They were active from 1981 to 1983 and formed by singers Terry Hall, Neville Staple and Lynval Golding after they left the Specials. They released two albums and had seven UK top 20 hits.
History
Fun Boy Three reduced the ska sound that they and Jerry Dammers had crafted with great success with the Specials and initially took a more minimal approach with the focus on percussion and vocals. For their second album they assembled a six-piece backing group including a cellist and a trombone player, allowing the record to feature more diverse and expansive arrangements, and also enabling them to play live instead of being a purely studio group as previously. The band enjoyed six UK top 20 singles, starting with "The Lunatics (Have Taken Over the Asylum)" and including the top 10 hits "It Ain't What You Do (It's the Way That You Do It)", "Tunnel of Love" and "Our Lips Are Sealed". They created two albums of which the eponymous The Fun Boy Three was the more successful. The follow-up album Waiting, produced by Scottish-American singer David Byrne, was well-received critically.

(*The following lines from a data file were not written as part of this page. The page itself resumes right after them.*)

**src/rtl/bsa_pkg.sv**
```systemverilog
package bsa_pkg;
  typedef enum logic {
    CARRY_D  = 1'b0,
    CARRY_SR = 1'b1
  } carry_kind_e;

  function automatic logic maj3(input logic x, input logic y, input logic z);
    return (x & y) | (x & z) | (y & z);
  endfunction
endpackage

```
**src/rtl/bsa_slice.sv**
```systemverilog
module bsa_slice (
  input  logic a_i,
  input  logic b_i,
  input  logic c_i,
  output logic s_o,
  output logic c_nxt_o
);
  always_comb begin
    s_o     = a_i ^ b_i ^ c_i;
    c_nxt_o = bsa_pkg::maj3(a_i, b_i, c_i);
  end
endmodule

```
**src/rtl/bsa_carry_d.sv**
```systemverilog
module bsa_carry_d (
  input  logic clk,
  input  logic rst,
  input  logic start,
  input  logic cin,
  input  logic valid,
  input  logic c_nxt,
  output logic q
);
  always_ff @(posedge clk) begin
    if (rst)        q <= 1'b0;
    else if (valid) q <= c_nxt;
    else if (start) q <= cin;
  end
endmodule

```
**src/rtl/bsa_carry_sr.sv**
```systemverilog
module bsa_carry_sr (
  input  logic clk,
  input  logic rst,
  input  logic start,
  input  logic cin,
  input  logic valid,
  input  logic a_i,
  input  logic b_i,
  output logic q
);
  logic set_c, clr_c, base_c;

  always_comb begin
    set_c  = valid & a_i & b_i;
    clr_c  = valid & ~a_i & ~b_i;
    base_c = start ? cin : q;
  end

  always_ff @(posedge clk) begin
    if (rst)        q <= 1'b0;
    else if (set_c) q <= 1'b1;
    else if (clr_c) q <= 1'b0;
    else            q <= base_c;
  end
endmodule

```
**src/rtl/bsa_collect.sv**
```systemverilog
module bsa_collect #(
  parameter int WIDTH = 8
) (
  input  logic             clk,
  input  logic             rst,
  input  logic             start,
  input  logic             valid,
  input  logic             s_i,
  input  logic             c_nxt_i,
  output logic             sum_bit,
  output logic             sum_vld,
  output logic [WIDTH-1:0] result,
  output logic             cout,
  output logic             done
);
  localparam int CW = $clog2(WIDTH + 1);
  localparam logic [CW-1:0] LAST_IDX = CW'(WIDTH - 1);

  logic [WIDTH-1:0] sh_q;
  logic [CW-1:0]    cnt_q, cnt_base;
  logic             busy_q, take, last;
  logic [WIDTH-1:0] sh_nxt;

  always_comb begin
    cnt_base = start ? '0 : cnt_q;
    take     = valid & (start | busy_q);
    last     = take & (cnt_base == LAST_IDX);
    if (WIDTH > 1) sh_nxt = {s_i, sh_q[WIDTH-1:1]};
    else           sh_nxt = s_i;
  end

  always_ff @(posedge clk) begin
    if (rst) begin
      sh_q    <= '0;
      cnt_q   <= '0;
      busy_q  <= 1'b0;
      sum_bit <= 1'b0;
      sum_vld <= 1'b0;
      result  <= '0;
      cout    <= 1'b0;
      done    <= 1'b0;
    end else begin
      sum_vld <= valid;
      if (valid) sum_bit <= s_i;
      done <= last;
      if (start) begin
        busy_q <= 1'b1;
        cnt_q  <= '0;
      end
      if (take) begin
        sh_q  <= sh_nxt;
        cnt_q <= cnt_base + 1'b1;
      end
      if (last) begin
        result <= sh_nxt;
        cout   <= c_nxt_i;
        busy_q <= 1'b0;
        cnt_q  <= '0;
      end
    end
  end
endmodule

```
**src/rtl/bitser_adder.sv**
```systemverilog
module bitser_adder #(
  parameter int                  WIDTH      = 8,
  parameter bsa_pkg::carry_kind_e CARRY_KIND = bsa_pkg::CARRY_D
) (
  input  logic             clk,
  input  logic             rst,
  input  logic             start,
  input  logic             cin,
  input  logic             valid,
  input  logic             a_bit,
  input  logic             b_bit,
  output logic             sum_bit,
  output logic             sum_vld,
  output logic [WIDTH-1:0] result,
  output logic             cout,
  output logic             done
);
  logic carry_q, c_use, s_c, c_nxt;

  always_comb c_use = start ? cin : carry_q;

  bsa_slice slice_i (
    .a_i(a_bit), .b_i(b_bit), .c_i(c_use), .s_o(s_c), .c_nxt_o(c_nxt)
  );

  generate
    if (CARRY_KIND == bsa_pkg::CARRY_SR) begin : g_sr
      bsa_carry_sr cell_i (
        .clk(clk), .rst(rst), .start(start), .cin(cin), .valid(valid),
        .a_i(a_bit), .b_i(b_bit), .q(carry_q)
      );
    end else begin : g_d
      bsa_carry_d cell_i (
        .clk(clk), .rst(rst), .start(start), .cin(cin), .valid(valid),
        .c_nxt(c_nxt), .q(carry_q)
      );
    end
  endgenerate

  bsa_collect #(.WIDTH(WIDTH)) coll_i (
    .clk(clk), .rst(rst), .start(start), .valid(valid),
    .s_i(s_c), .c_nxt_i(c_nxt),
    .sum_bit(sum_bit), .sum_vld(sum_vld), .result(result),
    .cout(cout), .done(done)
  );
endmodule

```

Following the trio's last UK hit "Our Lips Are Sealed", co-written by Terry Hall and Jane Wiedlin of the Go-Go's, who had a U.S. hit with the song a year earlier, they then toured the United States and split afterwards.
They were credited with helping launch the career in 1982 of Bananarama, whom Hall first saw in The Face magazine. The three women provided credited chorus vocals on the hit "It Ain't What You Do (It's the Way That You Do It)"; the Fun Boy Three later sang on the Bananarama song "Really Saying Something", both reaching the top 5 in the UK.